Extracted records
******************************
<file path="src/rtl/alu_addsub_pipe_pkg.sv">
// Shared op encoding for the pipelined add/sub/compare unit.
// Imported by the interface, the slice adder and the top.
package alu_pkg;

  typedef enum logic [1:0] {
    ALU_OP_ADD = 2'b00,
    ALU_OP_SUB = 2'b01,
    ALU_OP_CMP = 2'b10,
    ALU_OP_ILL = 2'b11
  } alu_op_e;

  function automatic logic is_sub(input alu_op_e op);
    return (op == ALU_OP_SUB) || (op == ALU_OP_CMP);
  endfunction

endpackage

</file>
<file path="src/rtl/alu_addsub_pipe_if.sv">
// Issue/writeback handshake bundle for alu_addsub_pipe.
// The slave modport is the unit's view; master is the issue/consumer side.
interface alu_addsub_pipe_if
  import alu_pkg::*;
#(
  parameter int WIDTH = 32,
  parameter int TAG_W = 4
);

  logic             in_valid;
  logic             in_ready;
  alu_op_e          in_op;
  logic             in_sat;
  logic [WIDTH-1:0] in_a;
  logic [WIDTH-1:0] in_b;
  logic [TAG_W-1:0] in_tag;
  logic             out_valid;
  logic             out_ready;
  logic [WIDTH-1:0] out_s;
  logic [TAG_W-1:0] out_tag;
  logic             out_v;
  logic             out_n;
  logic             out_z;
  logic             out_un_v;
  logic             out_un_n;
  logic             out_un_z;

  modport slave (
    input  in_valid, in_op, in_sat, in_a, in_b, in_tag, out_ready,
    output in_ready, out_valid, out_s, out_tag,
    output out_v, out_n, out_z, out_un_v, out_un_n, out_un_z
  );

  modport master (
    output in_valid, in_op, in_sat, in_a, in_b, in_tag, out_ready,
    input  in_ready, out_valid, out_s, out_tag,
    input  out_v, out_n, out_z, out_un_v, out_un_n, out_un_z
  );

endinterface

</file>
<file path="src/rtl/alu_addsub_slice.sv">
// Combinational SW-bit slice adder; also reports the carry into
// its MSB so the top slice can derive signed overflow.
module alu_addsub_slice #(
  parameter int SW = 16
) (
  input  logic [SW-1:0] a_i,
  input  logic [SW-1:0] b_i,
  input  logic          ci_i,
  output logic [SW-1:0] s_o,
  output logic          co_o,
  output logic          cm_o
);

  logic [SW-1:0] low;

  assign low  = {1'b0, a_i[SW-2:0]}
              + {1'b0, b_i[SW-2:0]}
              + {{(SW-1){1'b0}}, ci_i};
  assign cm_o = low[SW-1];
  assign s_o  = {a_i[SW-1] ^ b_i[SW-1] ^ cm_o, low[SW-2:0]};
  assign co_o = (a_i[SW-1] & b_i[SW-1])
              | (cm_o & (a_i[SW-1] ^ b_i[SW-1]));

endmodule

</file>
<file path="src/rtl/alu_addsub_pipe.sv">
// Pipelined add/sub/compare with valid/ready backpressure and tag passthrough.
// Define ALU_ADDSUB_SAT_EN to enable signed saturation on in_sat.
module alu_addsub_pipe
  import alu_pkg::*;
#(
  parameter int WIDTH  = 32,
  parameter int STAGES = 2,
  parameter int TAG_W  = 4
) (
  input logic clk,
  input logic rst,
  alu_addsub_pipe_if.slave bus
);

  localparam int SW = WIDTH / STAGES;
  localparam int NR = (STAGES > 1) ? STAGES - 1 : 1;
  localparam int L  = STAGES - 1;

  logic             vld_q [NR];
  logic [WIDTH-1:0] a_q   [NR];
  logic [WIDTH-1:0] bx_q  [NR];
  logic [WIDTH-1:0] s_q   [NR];
  logic             c_q   [NR];
  alu_op_e          op_q  [NR];
  logic             sat_q [NR];
  logic [TAG_W-1:0] tag_q [NR];

  logic             ov_q, v_q, n_q, z_q, uv_q, un_q;
  logic [WIDTH-1:0] os_q;
  logic [TAG_W-1:0] otag_q;

  // Per-stage inputs: stage 0 from the bus, stage k from register k-1
  logic             x_vld [STAGES];
  logic [WIDTH-1:0] x_a   [STAGES];
  logic [WIDTH-1:0] x_bx  [STAGES];
  logic [WIDTH-1:0] x_s   [STAGES];
  logic             x_ci  [STAGES];
  alu_op_e          x_op  [STAGES];
  logic             x_sat [STAGES];
  logic [TAG_W-1:0] x_tag [STAGES];
  logic [WIDTH-1:0] s_d   [STAGES];

  logic [STAGES-1:0][SW-1:0] sl_a, sl_b, sl_s;
  logic [STAGES-1:0]         sl_ci, sl_co;
  logic                      cm_top;

  logic [STAGES-1:0] stg_vld;
  logic [STAGES:0]   rdy;

  logic             v_d, n_d, z_d, uv_d, un_d, sat_hit;
  logic [WIDTH-1:0] os_d;

  always_comb begin : p_mux
    x_vld[0] = bus.in_valid;
    x_op[0]  = bus.in_op;
    x_sat[0] = bus.in_sat;
    x_tag[0] = bus.in_tag;
    x_a[0]   = bus.in_a;
    x_bx[0]  = is_sub(bus.in_op) ? ~bus.in_b : bus.in_b;
    x_s[0]   = '0;
    x_ci[0]  = is_sub(bus.in_op);
    for (int k = 1; k < STAGES; k++) begin
      x_vld[k] = vld_q[k-1];
      x_op[k]  = op_q[k-1];
      x_sat[k] = sat_q[k-1];
      x_tag[k] = tag_q[k-1];
      x_a[k]   = a_q[k-1];
      x_bx[k]  = bx_q[k-1];
      x_s[k]   = s_q[k-1];
      x_ci[k]  = c_q[k-1];
    end
  end

  always_comb begin : p_slice_in
    sl_a  = '0;
    sl_b  = '0;
    sl_ci = '0;
    for (int k = 0; k < STAGES; k++) begin
      sl_a[k]  = x_a[k][k*SW +: SW];
      sl_b[k]  = x_bx[k][k*SW +: SW];
      sl_ci[k] = x_ci[k];
    end
  end

  for (genvar k = 0; k < STAGES; k++) begin : g_sl
    if (k == STAGES - 1) begin : g_top
      alu_addsub_slice #(.SW(SW)) u_slice (
        .a_i  (sl_a[k]),
        .b_i  (sl_b[k]),
        .ci_i (sl_ci[k]),
        .s_o  (sl_s[k]),
        .co_o (sl_co[k]),
        .cm_o (cm_top)
      );
    end else begin : g_low
      logic cm_unused;
      alu_addsub_slice #(.SW(SW)) u_slice (
        .a_i  (sl_a[k]),
        .b_i  (sl_b[k]),
        .ci_i (sl_ci[k]),
        .s_o  (sl_s[k]),
        .co_o (sl_co[k]),
        .cm_o (cm_unused)
      );
    end
  end

  always_comb begin : p_sum
    for (int k = 0; k < STAGES; k++) begin
      s_d[k] = x_s[k];
      s_d[k][k*SW +: SW] = sl_s[k];
    end
  end

  always_comb begin : p_rdy
    stg_vld = '0;
    for (int k = 0; k < STAGES - 1; k++) begin
      stg_vld[k] = vld_q[k];
    end
    stg_vld[L] = ov_q;
    rdy = '0;
    rdy[STAGES] = bus.out_ready;
    for (int k = STAGES - 1; k >= 0; k--) begin
      rdy[k] = ~stg_vld[k] | rdy[k+1];
    end
  end

  // Overflow from carry-in vs carry-out of the top bit
  always_comb begin : p_flags
    v_d  = cm_top ^ sl_co[L];
    n_d  = s_d[L][WIDTH-1] ^ v_d;
    z_d  = ~|s_d[L];
    uv_d = is_sub(x_op[L]) ? ~sl_co[L] : sl_co[L];
    un_d = is_sub(x_op[L]) & ~sl_co[L];
    os_d = (x_op[L] == ALU_OP_CMP) ? '0 : s_d[L];
    if (sat_hit) begin
      os_d = n_d ? {1'b1, {(WIDTH-1){1'b0}}}
                 : {1'b0, {(WIDTH-1){1'b1}}};
    end
  end

`ifdef ALU_ADDSUB_SAT_EN
  assign sat_hit = x_sat[L] & v_d & (x_op[L] != ALU_OP_CMP);
`else
  logic sat_unused;
  assign sat_unused = x_sat[L];
  assign sat_hit    = 1'b0;
`endif

  always_ff @(posedge clk) begin
    if (rst) begin
      for (int k = 0; k < NR; k++) begin
        vld_q[k] <= 1'b0;
        a_q[k]   <= '0;
        bx_q[k]  <= '0;
        s_q[k]   <= '0;
        c_q[k]   <= 1'b0;
        op_q[k]  <= ALU_OP_ADD;
        sat_q[k] <= 1'b0;
        tag_q[k] <= '0;
      end
      ov_q   <= 1'b0;
      os_q   <= '0;
      otag_q <= '0;
      v_q    <= 1'b0;
      n_q    <= 1'b0;
      z_q    <= 1'b0;
      uv_q   <= 1'b0;
      un_q   <= 1'b0;
    end else begin
      for (int k = 0; k < STAGES - 1; k++) begin
        if (rdy[k]) begin
          vld_q[k] <= x_vld[k];
          if (x_vld[k]) begin
            a_q[k]   <= x_a[k];
            bx_q[k]  <= x_bx[k];
            s_q[k]   <= s_d[k];
            c_q[k]   <= sl_co[k];
            op_q[k]  <= x_op[k];
            sat_q[k] <= x_sat[k];
            tag_q[k] <= x_tag[k];
          end
        end
      end
      if (rdy[L]) begin
        ov_q <= x_vld[L];
        if (x_vld[L]) begin
          os_q   <= os_d;
          otag_q <= x_tag[L];
          v_q    <= v_d;
          n_q    <= n_d;
          z_q    <= z_d;
          uv_q   <= uv_d;
          un_q   <= un_d;
        end
      end
    end
  end

  assign bus.in_ready  = rdy[0];
  assign bus.out_valid = ov_q;
  assign bus.out_s     = os_q;
  assign bus.out_tag   = otag_q;
  assign bus.out_v     = v_q;
  assign bus.out_n     = n_q;
  assign bus.out_z     = z_q;
  assign bus.out_un_v  = uv_q;
  assign bus.out_un_n  = un_q;
  assign bus.out_un_z  = z_q;

endmodule

</file>
<file path="src/flat_wrapper.sv">
// flat-port wrapper written by rule: the top's interface ports become plain ports
module alu_addsub_pipe_flat import alu_pkg::*;
#(
  parameter int WIDTH  = 32,
  parameter int STAGES = 2,
  parameter int TAG_W  = 4
)
  (clk, rst, bus_in_valid, bus_in_op, bus_in_sat, bus_in_a, bus_in_b, bus_in_tag, bus_out_ready, bus_in_ready, bus_out_valid, bus_out_s, bus_out_tag, bus_out_v, bus_out_n, bus_out_z, bus_out_un_v, bus_out_un_n, bus_out_un_z);
  alu_addsub_pipe_if #(.WIDTH(WIDTH), .TAG_W(TAG_W)) bus_i ();
  input logic clk;
  input logic rst;
  input wire logic [$bits(bus_i.in_valid)-1:0] bus_in_valid;
  input wire logic [$bits(bus_i.in_op)-1:0] bus_in_op;
  input wire logic [$bits(bus_i.in_sat)-1:0] bus_in_sat;
  input wire logic [$bits(bus_i.in_a)-1:0] bus_in_a;
  input wire logic [$bits(bus_i.in_b)-1:0] bus_in_b;
  input wire logic [$bits(bus_i.in_tag)-1:0] bus_in_tag;
  input wire logic [$bits(bus_i.out_ready)-1:0] bus_out_ready;
  output wire logic [$bits(bus_i.in_ready)-1:0] bus_in_ready;
  output wire logic [$bits(bus_i.out_valid)-1:0] bus_out_valid;
  output wire logic [$bits(bus_i.out_s)-1:0] bus_out_s;
  output wire logic [$bits(bus_i.out_tag)-1:0] bus_out_tag;
  output wire logic [$bits(bus_i.out_v)-1:0] bus_out_v;
  output wire logic [$bits(bus_i.out_n)-1:0] bus_out_n;
  output wire logic [$bits(bus_i.out_z)-1:0] bus_out_z;
  output wire logic [$bits(bus_i.out_un_v)-1:0] bus_out_un_v;
  output wire logic [$bits(bus_i.out_un_n)-1:0] bus_out_un_n;
  output wire logic [$bits(bus_i.out_un_z)-1:0] bus_out_un_z;
  assign bus_i.in_valid = bus_in_valid;
  assign bus_i.in_op = bus_in_op;
  assign bus_i.in_sat = bus_in_sat;
  assign bus_i.in_a = bus_in_a;
  assign bus_i.in_b = bus_in_b;
  assign bus_i.in_tag = bus_in_tag;
  assign bus_i.out_ready = bus_out_ready;
  assign bus_in_ready = bus_i.in_ready;
  assign bus_out_valid = bus_i.out_valid;
  assign bus_out_s = bus_i.out_s;
  assign bus_out_tag = bus_i.out_tag;
  assign bus_out_v = bus_i.out_v;
  assign bus_out_n = bus_i.out_n;
  assign bus_out_z = bus_i.out_z;
  assign bus_out_un_v = bus_i.out_un_v;
  assign bus_out_un_n = bus_i.out_un_n;
  assign bus_out_un_z = bus_i.out_un_z;
  alu_addsub_pipe #(.WIDTH(WIDTH), .STAGES(STAGES), .TAG_W(TAG_W)) u_core (.clk(clk), .rst(rst), .bus(bus_i));
endmodule
</file>
===== config.mk =====
export PLATFORM = sky130hd
export DESIGN_NAME = lvds_tx_framer
export DESIGN_NICKNAME = d
export VERILOG_FILES = /design/src/rtl/lvds_tx_framer.sv
export SDC_FILE = /design/constraint.sdc
export NUM_CORES = 1
export LEC_CHECK = 0
export BUFFER_PORTS_ARGS = -buffer_cell sky130_fd_sc_hd__buf_2
export CORE_ASPECT_RATIO = 0.8
export CORE_MARGIN = 2
export CORE_UTILIZATION = 50
export CTS_BUF_LIST = sky130_fd_sc_hd__clkbuf_8
export DETAILED_ROUTE_END_ITERATION = 8
export PLACE_DENSITY = 0.71
export SETUP_SLACK_MARGIN = 0.5
export SYNTH_ARGS = -nofsm -noshare
export SYNTH_HDL_FRONTEND = slang
export SYNTH_SLANG_ARGS = --single-unit

===== constraint.sdc =====
create_clock -name i_ddr_clk -period 3.2 [get_ports i_ddr_clk]
set_input_delay 0.64 -clock i_ddr_clk [delete_from_list [all_inputs] [get_ports i_ddr_clk]]
set_output_delay 0.64 -clock i_ddr_clk [all_outputs]
set_load 0.05 [all_outputs]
******************************
Report every line of the data above that contains the string "else" by copying it in full.

■ **Result of the task**
    end else begin : g_low
`else
    end else begin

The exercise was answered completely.